FOR MORE INFORMATION CONTACT SOMORA RATTRAY HARE ON 07909 741179 OR E MAIL INQUIRIES@FLOWERLOVELONDON.COM


www.facebook.com/FlowerLoveLondon


----------



## spliff (Nov 18, 2014)




----------



## Pickman's model (Nov 18, 2014)

this WILL end well


----------



## Belushi (Nov 18, 2014)

How much for a bouquet of Spam?


----------



## mentalchik (Nov 18, 2014)




----------



## FridgeMagnet (Nov 18, 2014)

Brixton notices need to go in the Brixton Noticeboard forum.


----------



## Flower Love (Nov 18, 2014)

Thanks FridgeMagnet will add


----------



## editor (Nov 18, 2014)

Flower Love said:


> Thanks FridgeMagnet will add


It's OK, it's been moved for you.


----------



## Flower Love (Nov 18, 2014)

Oh, I just did it as well. Im new to the site. Thanks.


----------



## Maggot (Nov 19, 2014)

Flower Love said:


> “I have always loved flowers and gardening but have found it difficult to find those really special arrangements and plants locally. I realised I was not alone, so I decided where better to start my company than here, where I live” says Hare. “Brixton is an exciting place. It deserves vibrant and exciting flowers.”



That's strange, because there's a similar flower  company less than a mile away. http://www.flowers24hours.co.uk/


----------



## Flower Love (Nov 19, 2014)

Yeah I have seen that company Maggot but I don't really like to order flowers on line, i like to see them and pick them. Great idea to be 24 hours though!


----------



## friedaweed (Nov 19, 2014)

> Is it just me or is this site mostly full of sad, bored and bitter people with a bit too much time on their hands and no joy in their lives?



Don't let the door hit your ass on the way out then


----------



## Flower Love (Nov 19, 2014)

friedaweed said:


> Don't let the door hit your ass on the way out then


Oh I'm not leaving.....I'm highly entertained!


----------



## friedaweed (Nov 19, 2014)

Flower Love said:


> Oh I'm not leaving.....I'm highly entertained!

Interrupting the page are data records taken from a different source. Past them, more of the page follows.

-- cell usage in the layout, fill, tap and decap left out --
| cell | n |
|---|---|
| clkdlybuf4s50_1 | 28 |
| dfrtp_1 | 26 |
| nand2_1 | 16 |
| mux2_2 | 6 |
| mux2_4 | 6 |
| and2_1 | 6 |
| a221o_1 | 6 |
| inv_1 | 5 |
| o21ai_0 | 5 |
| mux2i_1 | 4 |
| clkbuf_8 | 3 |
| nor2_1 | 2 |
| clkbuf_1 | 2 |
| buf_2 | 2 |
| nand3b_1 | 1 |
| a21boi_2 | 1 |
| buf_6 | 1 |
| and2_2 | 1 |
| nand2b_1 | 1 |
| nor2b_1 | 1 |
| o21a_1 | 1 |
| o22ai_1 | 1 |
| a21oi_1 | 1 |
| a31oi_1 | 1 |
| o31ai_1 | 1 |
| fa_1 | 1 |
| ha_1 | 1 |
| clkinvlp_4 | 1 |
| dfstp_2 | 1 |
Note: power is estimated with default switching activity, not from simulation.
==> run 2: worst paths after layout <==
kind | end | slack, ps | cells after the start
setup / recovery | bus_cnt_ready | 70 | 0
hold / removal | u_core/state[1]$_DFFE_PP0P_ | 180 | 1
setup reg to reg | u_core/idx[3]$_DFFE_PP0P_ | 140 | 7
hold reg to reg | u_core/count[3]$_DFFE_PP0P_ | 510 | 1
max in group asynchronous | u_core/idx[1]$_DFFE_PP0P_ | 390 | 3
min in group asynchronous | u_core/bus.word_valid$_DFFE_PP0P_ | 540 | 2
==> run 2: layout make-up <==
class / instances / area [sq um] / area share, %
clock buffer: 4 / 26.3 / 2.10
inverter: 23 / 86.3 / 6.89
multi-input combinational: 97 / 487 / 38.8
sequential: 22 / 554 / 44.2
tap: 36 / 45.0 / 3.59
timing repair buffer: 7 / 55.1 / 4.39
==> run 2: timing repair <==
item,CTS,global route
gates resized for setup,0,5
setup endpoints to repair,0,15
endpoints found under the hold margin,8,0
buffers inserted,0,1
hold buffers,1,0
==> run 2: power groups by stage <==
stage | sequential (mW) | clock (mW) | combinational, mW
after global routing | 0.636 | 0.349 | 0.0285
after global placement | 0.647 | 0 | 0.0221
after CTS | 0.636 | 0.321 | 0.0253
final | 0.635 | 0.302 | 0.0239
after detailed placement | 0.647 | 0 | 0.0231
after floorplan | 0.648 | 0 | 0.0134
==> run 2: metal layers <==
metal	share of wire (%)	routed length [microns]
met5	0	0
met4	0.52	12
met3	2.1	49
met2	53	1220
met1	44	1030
## config.mk

```make
export PLATFORM = sky130hd
export DESIGN_NAME = pong_round_controller
export DESIGN_NICKNAME = d
export VERILOG_FILES = /design/src/rtl/pong_round_controller.sv
export SDC_FILE = /design/constraint.sdc
export NUM_CORES = 1
export LEC_CHECK = 0
export ABC_AREA = 1
export CAP_MARGIN = 10
export CORE_MARGIN = 1
export CORE_UTILIZATION = 30
export CTS_CLUSTER_DIAMETER = 60
export CTS_CLUSTER_SIZE = 40
export DETAILED_ROUTE_END_ITERATION = 10
export SLEW_MARGIN = 20
export SYNTH_ARGS = -nofsm -noshare
export SYNTH_HDL_FRONTEND = slang
export SYNTH_SLANG_ARGS = --single-unit
```

## constraint.sdc

```tcl
create_clock -name clk -period 1.29 [get_ports clk]
set_input_delay 0.1935 -clock clk [delete_from_list [all_inputs] [get_ports clk]]
set_output_delay 0.1935 -clock clk [all_outputs]
set_load 0.01 [all_outputs]
```
**src/rtl/shift_pkg.sv**
```systemverilog
// Shared definitions for the universal shift register.
// Mode codes, FSM states and the per-edge step function.
package shift_pkg;

  localparam int unsigned MAX_W = 64;

  typedef logic [MAX_W-1:0] word_t;

  localparam logic [2:0] MODE_HOLD = 3'd0;
  localparam logic [2:0] MODE_SHR  = 3'd1;
  localparam logic [2:0] MODE_SHL  = 3'd2;
  localparam logic [2:0] MODE_ROR  = 3'd3;
  localparam logic [2:0] MODE_ROL  = 3'd4;
  localparam logic [2:0] MODE_LOAD = 3'd5;

  typedef enum logic {
    ST_IDLE,
    ST_BURST
  } state_e;

  function automatic logic is_shift(
    input logic [2:0] m
  );
    return (m == MODE_SHR) || (m == MODE_SHL) ||
           (m == MODE_ROR) || (m == MODE_ROL);
  endfunction

  // q and ld must be zero above bit w-1; result keeps that property.
  function automatic word_t step_fn(
    input logic [2:0]  m,
    input word_t       q,
    input word_t       ld,
    input int unsigned w,
    input logic        sr,
    input logic        sl
  );
    word_t mask;
    word_t msb;
    word_t r;
    mask = (word_t'(1) << w) - word_t'(1);
    msb  = (q >> (w - 1)) & word_t'(1);
    r    = q;
    case (m)
      MODE_SHR:  r = (q >> 1) | (word_t'(sr) << (w - 1));
      MODE_SHL:  r = ((q << 1) | word_t'(sl)) & mask;
      MODE_ROR:  r = (q >> 1) | (word_t'(q[0]) << (w - 1));
      MODE_ROL:  r = ((q << 1) | msb) & mask;
      MODE_LOAD: r = ld & mask;
      default:   r = q;
    endcase
    return r;
  endfunction

endpackage

```
**src/rtl/shift_univ.sv**
```systemverilog
// Universal shift register with single-step ops and
// an auto-burst mode reporting busy and done.
module shift_univ
  import shift_pkg::*;
#(
  parameter int WIDTH = 4,
  parameter int CNT_W = 3
) (
  input  logic             clock,
  input  logic             clear,
  input  logic [2:0]       mode,
  input  logic [WIDTH-1:0] load_data,
  input  logic             ser_in_r,
  input  logic             ser_in_l,
  input  logic             start,
  input  logic [CNT_W-1:0] shift_count,
  output logic [WIDTH-1:0] q,
  output logic             ser_out_r,
  output logic             ser_out_l,
  output logic             busy,
  output logic             done
);

  localparam int unsigned W = WIDTH;

  state_e           state_q, state_d;
  logic [CNT_W-1:0] cnt_q, cnt_d;
  logic [2:0]       mlat_q, mlat_d;
  logic [WIDTH-1:0] q_q, q_d;
  logic             done_q, done_d;

  logic [2:0]       op;
  word_t            nxt;

  always_comb begin
    op = (state_q == ST_BURST) ? mlat_q : mode;
    nxt = step_fn(op, word_t'(q_q), word_t'(load_data),
                  W, ser_in_r, ser_in_l);
  end

  always_comb begin
    state_d = state_q;
    cnt_d   = cnt_q;
    mlat_d  = mlat_q;
    q_d     = q_q;
    done_d  = 1'b0;
    unique case (state_q)
      ST_IDLE: begin
        if (start && is_shift(mode)) begin
          // Zero-length burst completes immediately.
          if (shift_count == '0) begin
            done_d = 1'b1;
          end else begin
            state_d = ST_BURST;
            cnt_d   = shift_count;
            mlat_d  = mode;
          end
        end else begin
          q_d = nxt[WIDTH-1:0];
        end
      end
      ST_BURST: begin
        q_d   = nxt[WIDTH-1:0];
        cnt_d = cnt_q - CNT_W'(1);
        if (cnt_q == CNT_W'(1)) begin
          state_d = ST_IDLE;
          done_d  = 1'b1;
        end
      end
      default: state_d = ST_IDLE;
    endcase
  end

  always_ff @(posedge clock) begin
    if (clear) begin
      state_q <= ST_IDLE;
      cnt_q   <= '0;
      mlat_q  <= MODE_HOLD;
      q_q     <= '0;
      done_q  <= 1'b0;
    end else begin
      state_q <= state_d;
      cnt_q   <= cnt_d;
      mlat_q  <= mlat_d;
      q_q     <= q_d;
      done_q  <= done_d;
    end
  end

  assign q         = q_q;
  assign ser_out_r = q_q[0];
  assign ser_out_l = q_q[WIDTH-1];
  assign busy      = (state_q == ST_BURST);
  assign done      = done_q;

endmodule

```
**config.mk**
```make
export PLATFORM = sky130hd
export DESIGN_NAME = shift_univ
export DESIGN_NICKNAME = d
export VERILOG_FILES = /design/src/rtl/shift_pkg.sv /design/src/rtl/shift_univ.sv
export SDC_FILE = /design/constraint.sdc
export NUM_CORES = 1
export LEC_CHECK = 0
export CORE_MARGIN = 3
export CORE_UTILIZATION = 48
export CTS_BUF_LIST = sky130_fd_sc_hd__clkbuf_4
export DETAILED_ROUTE_END_ITERATION = 12
export GPL_TIMING_DRIVEN = 0
export PLACE_DENSITY = 0.79
export SYNTH_ARGS = -nofsm -noshare
export SYNTH_HDL_FRONTEND = slang
export SYNTH_SLANG_ARGS = --single-unit
```
**constraint.sdc**
```tcl
create_clock -name clock -period 2.4 [get_ports clock]
set_input_delay 0.72 -clock clock [delete_from_list [all_inputs] [get_ports clock]]
set_output_delay 0.72 -clock clock [all_outputs]
set_load 0.02 [all_outputs]
```
# Word level (Yosys, flattened, before mapping)
# Cells that the tools add are included.
dict set report op_classes {
  eq_ne 13
  add_sub_neg 1
  n_reduce_logical 7
  mux 15
  n_bitwise 6
}
# cell count
set op_table {}
lappend op_table {{$pmux W4 S5} 1}
lappend op_table {{$eq A3 B2 Y1 const B} 4}
lappend op_table {{$eq A3 B1 Y1 const B} 3}
lappend op_table {{$eq A3 B3 Y1 const B} 3}
lappend op_table {{$mux W3} 3}
lappend op_table {{$or A3 B4 Y4} 2}
lappend op_table {{$or A4 B1 Y4} 2}
lappend op_table {{$pmux W4 S2} 1}
lappend op_table {{$mux W1} 6}
lappend op_table {{$ne A2 B2 Y1 const B} 3}
lappend op_table {{$pmux W3 S2} 1}
lappend op_table {{$mux W4} 1}
lappend op_table {{$pmux W1 S2} 2}
lappend op_table {{$logic_not A3 Y1} 1}
lappend op_table {{$logic_or A1 B1 Y1} 3}
lappend op_table {{$reduce_and A3 Y1} 1}
lappend op_table {{$sub A3 B1 Y3 const B} 1}
lappend op_table {{$not A1 Y1} 2}
lappend op_table {{$reduce_and A2 Y1} 1}
lappend op_table {{$logic_and A1 B1 Y1} 1}
dict set report word_totals {
  out_inout_bits 8
  wordCells 47
  reg_bits 12
  input_bits 15
}

# Logic depth before layout (Yosys ltp)
# Gate-level depths: netlist of the first run.
dict set report logic_depth {
  word_depth 7
  mapped_depth 7
  ltp_nobuf 6
}

# Worst setup path after synthesis of the first run
# Ideal clock, no wire load.
dict set report synth_timing {
  path_type {in2reg}
  startpoint {input mode[0]}
  endpoint {register q_q[0], in the netlist q[0]}
  t_arrival_ns 2.000
  setup_time_ns 0.091
  cell_stages 6
  path_buffers 1
  slack_ns 0.309
  required_time_ns 2.309
  cell_sequence {or3_1 -> and3_4 -> buf_6 -> a221oi_4 -> nor2_1 -> a311oi_1}
}
dict set report synth_between {
  elab_chain_len 6
  word_cells_on_any_way 18
  cone_classes {10 x eq/ne; 4 x mux; 4 x reduce/logical}
}
# element line
set synth_lines {}
lappend synth_lines {{start: declaration} shift_univ.sv:11} ;# input logic [2:0] mode,
lappend synth_lines {{branches (longest 6 deep; another with $pmux W4 S5)} -}
lappend synth_lines {{end signal: assignment} shift_univ.sv:85} ;# q_q <= q_d;
lappend synth_lines {{end: declaration} shift_univ.sv:29} ;# logic [WIDTH-1:0] q_q, q_d;
# Parallel ways; which one is timed is not known. The select of a mux whose other input is x is not followed.
# A chain may end at the register's enable or synchronous reset.

# Final worst setup path of the first run
dict set report layout_timing {
  startpoint {input mode[0]}
  endpoint {register q_q[3], in the netlist q[3]}
}
# Same word-level chain as after synthesis.

==> results of run 1 <==
==> cells by family (layout without fill, tap and decap cells) <==
kind of cell | count (synthesis) | after routing | synth area share
xor gates and xnor gates | 3 | 3 | 0.0331
AOI/OAI and AO/OA | 31 | 31 | 0.281
muxes | 5 | 5 | 0.0710
DFF | 12 | 12 | 0.303
buffers and inverters | 9 | 37 | 0.0804
adders and majority gates | 2 | 2 | 0.0315
and+or+nand+nor | 32 | 32 | 0.200
==> registers in the layout (all words and copies together) (netlist names) <==
| register | cells |
|---|---|
| cnt_q | 3 |
| busy | 1 |
| done | 1 |
| q | 4 |
| mlat_q | 3 |
==> critical path, stage by stage <==
cell           delay (ns)
dlygate4sd2_1        0.30
or3_1                0.40
and3_4               0.18
buf_6                0.12
a221oi_4             0.33
buf_4                0.18
o21bai_1             0.06
a31oi_1              0.13
==> power by group through the flow <==
| stage | combinational, mW | clock [mW] | sequential (mW) |
|---|---|---|---|
| floorplan | 0.132 | 0 | 0.256 |
| global placement | 0.226 | 0 | 0.245 |
| detailed placement | 0.229 | 0 | 0.246 |
| CTS | 0.233 | 0.132 | 0.242 |
| global route | 0.263 | 0.143 | 0.246 |
| finish | 0.238 | 0.131 | 0.242 |
==> area by class of cell <==
| cell class | count | area (um^2) | share of cell area |
|---|---|---|---|
| plain buffers | 6 | 52.6 | 0.0487 |
| clock buffers | 3 | 22.5 | 0.0209 |
| clock inverters | 1 | 3.75 | 0.00348 |
| inverters | 3 | 11.3 | 0.0104 |
| multi-input cells | 73 | 493 | 0.457 |
| flip-flops and latches | 12 | 240 | 0.223 |
| well taps | 16 | 20.0 | 0.0186 |
| repair buffers | 24 | 235 | 0.218 |
==> cells in the final DEF (no fill, tap or decap) <==
cell	n
dlygate4sd2_1	2
o221ai_1	1
nand4_1	1
dfxtp_1	12
clkinv_1	1
clkbuf_1	1
clkbuf_4	3
nand2_1	8
and2_1	1
o21a_1	2
nor2_1	10
nor3_1	4
or3_1	2
dlymetal6s2s_1	1
a311oi_1	3
and3_1	3
clkdlybuf4s50_1	19
buf_6	3
a21oi_1	7
o21ai_0	6
and3_4	1
and4_1	1
o21bai_1	1
buf_4	4
inv_1	3
mux2i_2	2
mux2_2	2
ha_1	2
a221oi_1	2
xnor2_1	3
a211oi_1	5
or2b_1	1
mux2i_1	1
a221oi_4	1
a31oi_1	3
==> timing repair <==
item / in CTS / in global routing
resized for setup: 2 / 2
endpoints found under the setup margin: 2 / 4
pin swaps: 1 / 1
setup buffers: 1 / 1
==> synthesized netlist by cell type (all sizes together) <==
| cell | n | share of area |
|---|---|---|
| o221ai | 1 | 0.011 |
| inv | 3 | 0.014 |
| nand2 | 8 | 0.038 |
| and4 | 1 | 0.011 |
| and3 | 4 | 0.038 |
| o21bai | 1 | 0.0095 |
| clkbuf | 1 | 0.0047 |
| or2b | 1 | 0.0095 |
| a211oi | 5 | 0.047 |
| ha | 2 | 0.032 |
| or3 | 2 | 0.016 |
| a31oi | 3 | 0.024 |
| o21ai | 6 | 0.038 |
| nor3 | 4 | 0.025 |
| o21a | 2 | 0.019 |
| nand4 | 1 | 0.0079 |
| a21oi | 7 | 0.044 |
| buf | 5 | 0.062 |
| a221oi | 3 | 0.055 |
| xnor2 | 3 | 0.033 |
| mux2i | 3 | 0.043 |
| mux2 | 2 | 0.028 |
| nor2 | 10 | 0.047 |
| and2 | 1 | 0.0079 |
| a311oi | 3 | 0.033 |
| dfxtp | 12 | 0.30 |
==> routing by layer <==
metal,vias up,global-route usage
li1,409,-
met1,379,0.290
met2,29,0.305
met3,5,0.0508
met4,0,0.0663
met5,-,0
==> per-stage QoR <==
| step | util | area, um^2 |
|---|---|---|
| floorplan | - | 793 |
| global placement | 0.678 | 1030 |
| detailed placement | 0.678 | 1030 |
| CTS | 0.699 | 1060 |
| global route | 0.708 | 1080 |
| finish | 0.708 | 1080 |
==> how the worst max path moves through the flow <==
stage	from	to	slack [ns]
floorplan	mode[0]	q[0]	0.31
global placement	mode[0]	q[0]	-0.34
detailed placement	mode[0]	q[2]	-0.35
CTS	mode[2]	q[0]	0.04
global route	mode[0]	q[3]	0.06
finish	mode[0]	q[3]	0.19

It's a bulletin board and yeah some people do spout shit often for a variety of reasons. Mostly for a laugh, sometimes because they're allergic to pollen, sometimes no one noes why they do it but given that a lot of your potential customers from here will now be a bit upset to be described as "sad, bored and bitter people with a bit too much time on their hands and no joy in their lives?" I'd have to say that this isn't your finest marketing hour.

That said though when you suck satans cock...no media exposure is bad media exposure so you may even be onto a winner  Play that sad, bored and bitter people dollar for all it's worth 

Good luck with your bizniss though all the same  Stick around as a poster though and you'll be thoroughly entertained for years to come


----------



## Flower Love (Nov 19, 2014)

Thanks...Much appreciated  Communal Garden you say....Is that code?


----------



## friedaweed (Nov 20, 2014)

Flower Love said:


> Thanks...Much appreciated  Communal Garden you say....Is that code?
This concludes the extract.